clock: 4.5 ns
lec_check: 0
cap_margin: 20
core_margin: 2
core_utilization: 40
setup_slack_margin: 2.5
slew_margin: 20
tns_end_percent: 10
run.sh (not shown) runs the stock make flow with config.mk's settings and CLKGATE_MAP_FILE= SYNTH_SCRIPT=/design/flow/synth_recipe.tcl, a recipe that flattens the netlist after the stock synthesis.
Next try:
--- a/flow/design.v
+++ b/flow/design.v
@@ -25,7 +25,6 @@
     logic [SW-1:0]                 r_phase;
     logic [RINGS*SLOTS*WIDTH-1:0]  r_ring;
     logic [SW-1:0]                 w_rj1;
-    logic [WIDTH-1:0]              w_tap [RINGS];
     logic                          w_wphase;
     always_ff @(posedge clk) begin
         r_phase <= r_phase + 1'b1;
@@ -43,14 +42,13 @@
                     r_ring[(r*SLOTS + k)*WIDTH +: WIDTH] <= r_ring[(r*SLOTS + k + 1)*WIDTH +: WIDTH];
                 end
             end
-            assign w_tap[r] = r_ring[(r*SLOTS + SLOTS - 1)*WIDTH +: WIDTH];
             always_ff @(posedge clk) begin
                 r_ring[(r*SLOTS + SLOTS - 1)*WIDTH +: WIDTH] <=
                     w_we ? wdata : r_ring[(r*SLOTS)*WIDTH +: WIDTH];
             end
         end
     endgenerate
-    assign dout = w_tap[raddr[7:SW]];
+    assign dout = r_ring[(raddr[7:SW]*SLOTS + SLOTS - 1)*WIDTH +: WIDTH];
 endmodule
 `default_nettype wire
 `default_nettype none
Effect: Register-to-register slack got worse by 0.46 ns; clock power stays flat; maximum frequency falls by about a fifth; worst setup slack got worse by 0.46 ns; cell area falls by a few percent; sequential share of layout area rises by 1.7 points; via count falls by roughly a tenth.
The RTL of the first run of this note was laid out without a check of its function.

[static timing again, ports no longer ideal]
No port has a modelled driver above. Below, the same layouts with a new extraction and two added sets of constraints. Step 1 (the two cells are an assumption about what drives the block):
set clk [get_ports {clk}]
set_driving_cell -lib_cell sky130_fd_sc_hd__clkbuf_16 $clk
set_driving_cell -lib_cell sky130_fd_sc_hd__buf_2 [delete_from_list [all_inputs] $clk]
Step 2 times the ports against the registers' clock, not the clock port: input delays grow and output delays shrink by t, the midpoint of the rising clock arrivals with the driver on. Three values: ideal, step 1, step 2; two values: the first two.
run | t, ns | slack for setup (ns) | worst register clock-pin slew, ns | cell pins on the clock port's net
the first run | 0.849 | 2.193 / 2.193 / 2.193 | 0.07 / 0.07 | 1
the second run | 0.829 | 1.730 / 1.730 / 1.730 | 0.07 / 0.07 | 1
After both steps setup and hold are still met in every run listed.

# Your assignment:
Please return all lines above in which the string "posedge" is found.

# Answer below:
     always_ff @(posedge clk) begin
             always_ff @(posedge clk) begin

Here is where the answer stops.